Pazartesi, 13 (Haziran ,1921)


Herşey yine panoramik görünüyor.

Bu ülkede renkler kötü. Herşey gri, çoğunlukla silinmiş mürekkep. Bir kez içine kırmızı bir ay koydukları zaman, sakin durmak için, yeterince saflık olmuyor. Bu yüzden hiç olmazsa içki bedava olmalı. Renkleri böylesi bir ülkede hiç olmazsa içkiye para verilmemeli...

...Arada bir resim müzesine gidiyorum. Rubens sefahatlarının et pazarında şimdi midem bulanıyor. Bundan ben de yeterinden fazla var, ama Tizian'a gelmeliyim. Burada öylesine koyulaştırımış bir ihtişam, doygun bir altın tonu, kuvvetli bir kudret sayesinde merhemsel bir huzur ve Shakespeare anıtsallığı. Van Gogh'un dediği gibi, bir yere bir sarı ev yapmalı, buraya düşünceleri olan cüsseli kişileri istif etmeli, bunlar da birbirleriyle nasıl anlaşacakları konusunda başlarının çaresine bakmalılar.
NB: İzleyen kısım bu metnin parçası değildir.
This design comes from an exercise in tuning for small area on the open sky130 flow, not from production work. At most, simulation tests tie the RTL to the original design; equivalence was not proved. Power figures rest on the tool's default switching activity, not on a simulated workload.

== try-violet ==
==> flow/design.v (excerpt) <==
module npu (
    input  logic        clk,
    input  logic        rst_ni,
    input  logic        ena,
    input  logic        wea,
    input  logic [15:0] addra,
    input  logic [31:0] dina,
    output logic [31:0] douta
);
For scale: ~380 flip-flops, about 84 I/O pins, roughly 0.027 mm2 of cells after synthesis.
==> flow/config.mk <==
export PLATFORM = sky130hd
export DESIGN_NAME = npu
export DESIGN_NICKNAME = npu
export VERILOG_FILES = /design/flow/design.v
export SDC_FILE = /design/flow/constraint.sdc
export NUM_CORES = 4
export LEC_CHECK = 0
export CAP_MARGIN = 20
export CORE_MARGIN = 2
export CORE_UTILIZATION = 60
export CTS_BUF_LIST = sky130_fd_sc_hd__clkbuf_8
export CTS_CLUSTER_DIAMETER = 80
export CTS_CLUSTER_SIZE = 16
export GPL_TIMING_DRIVEN = 0
export PLACE_DENSITY = 0.75
export SLEW_MARGIN = 20
export SYNTH_HIERARCHICAL = 1
==> flow/constraint.sdc <==
create_clock -name core_clock -period 12.0 [get_ports {clk}]
set_input_delay 2.4000 -clock core_clock [delete_from_list [all_inputs] [get_ports {clk}]]
set_output_delay 2.4000 -clock core_clock [all_outputs]
set_load 0.01 [all_outputs]
standard.sh (not shown) runs the stock make flow with config.mk's settings and CLKGATE_MAP_FILE= SYNTH_SCRIPT=/design/flow/synth_recipe.tcl, a recipe that flattens the netlist after the stock synthesis.
==> flow/flow/run.sh <==
#!/bin/bash
# The standard ORFS layout (standard.sh), with different buffering:
#  - each port gets a sky130_fd_sc_hd__buf_1 buffer instead of buffer_ports' default cell;
#  - the constant-1 inputs of the adder cells share one tie cell per module (no tie fanout repair).
# repair_design, CTS and repair_timing run as in the standard flow.
set -euo pipefail
cp config.mk flow_config.mk
cat >> flow_config.mk <<'CFG'
export BUFFER_PORTS_ARGS = -buffer_cell sky130_fd_sc_hd__buf_1
export REMOVE_ABC_BUFFERS = 1
export SKIP_REPAIR_TIE_FANOUT = 1
CFG
sed "s#DESIGN_CONFIG=[^ ]*#DESIGN_CONFIG=$PWD/flow_config.mk#" standard.sh > flow_standard.sh
bash flow_standard.sh > flow_standard.log 2>&1
Modified inputs, try-juniper compared to try-violet
--- a/flow/design.v
+++ b/flow/design.v
@@ -625,19 +625,22 @@
             state_n    = S_IDLE;
             pe_ready_n = 1'b0;
         end
     end
     always_ff @(posedge clk) begin
         state    <= state_n;
         pe_ready <= pe_ready_n;
         {host_pack_clear, host_conv_w_clear, host_img_clear,
          host_pe_clear, host_next_state, host_trigger} <= ctl_n;
-        pack_in_valid <= !rst && state == S_CONV1_CAL;
+        if (rst)                          pack_in_valid <= 1'b0;
+        else if (state == S_CONV1_LD)     pack_in_valid <= 1'b0;
+        else if (state == S_CONV1_CAL)    pack_in_valid <= 1'b1;
+        else if (state == S_CONV2_LD)     pack_in_valid <= 1'b0;
         if (rst)                          done_reg <= 1'b0;
         else if (state == S_DONE)         done_reg <= 1'b1;
     end
     wire ld_img = wr && sel == 3'd1 && !ctl_n[3];
     wire ld_w   = wr && sel == 3'd2 && !ctl_n[4];
     always_ff @(posedge clk) begin
         if (ld_img)
             for (int i = 0; i < 3; i++) begin
                 img[(i*3+2)*8 +: 8] <= img[(i*3+1)*8 +: 8];
@@ -676,19 +679,19 @@
                         : (col_live[2] ? img[5*8 +: 8] : 8'd0);
     assign cv[1] = (take && !w_shifted) ? conv_w[4*8 +: 8] : conv_w[5*8 +: 8];
     assign cu[2] = take ? (live01[0] ? (img_shifted ? img[7*8 +: 8] : img[6*8 +: 8]) : 8'd0)
                         : (col_live[1] ? img[7*8 +: 8] : 8'd0);
     assign cv[2] = (take && !w_shifted) ? conv_w[6*8 +: 8] : conv_w[7*8 +: 8];
     wire [19:0] conv_xr = take ? conv_x : CONV_K1;
     wire [19:0] conv_val = conv_x;
     always_ff @(posedge clk) begin
         conv_x <= dot_r;
-        conv_zero <= ~pe_ready;      
+        if (take) conv_zero <= ~pe_ready;
         if (rst)
             result_reg <= 20'd0;
         else if (state == S_CONV1_CAL)
             result_reg <= (conv_zero || conv_val[19]) ? 20'd0 : conv_val;
         else if (state == S_CONV2_CAL)
             result_reg <= conv_zero ? 20'd0 : conv_val;
     end
     always_ff @(posedge clk) begin
         if (rst || host_pack_clear) begin
==> run summary <==
Looking at time the final worst path needs with I/O delays and setup across try-violet and try-juniper, the one that comes out higher is try-juniper. Diff try-violet..try-juniper | standard cell area after detailed placement | negligible. As far as area growth from synthesis to final layout is concerned, try-juniper and try-violet perform about the same. Going from try-violet to try-juniper, clock power grew by a little under 10%. The detail-routed via count per cell of try-juniper falls short of that of try-violet by about 0.4%. The higher number of global-route vias before repair came out of try-juniper. | required time at the worst-slack endpoint | try-juniper vs try-violet | 50 ps lower |. Peak fanout along the critical path (try-juniper over try-violet): increase, 4. Re total detailed-routing wirelength: try-violet was higher than try-juniper. Synthesized netlist cell count, try-violet and try-juniper: smaller value in try-violet. ~same total number of vias in try-violet and try-juniper.
The RTL of try-juniper was laid out without a check of its function.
Tiyatro gibi böylesine toplumsal bir şey tek tek noktalardan yola çıkarak ele alınmaz, burada bir uzlaşmaya gereksinim vardır.


brecht.

günlerden pazartesi

bu ara durdurma/duraksatma/dur/durağan/don(giyileninden değil/dondurma(yeneninden değil)/donma///stop!
aric-

sondaki ne be? dersen wheeeree is my mind?'ın başına bi daha bakıver yoksa nereye koyduysan ordadır diyeceğim.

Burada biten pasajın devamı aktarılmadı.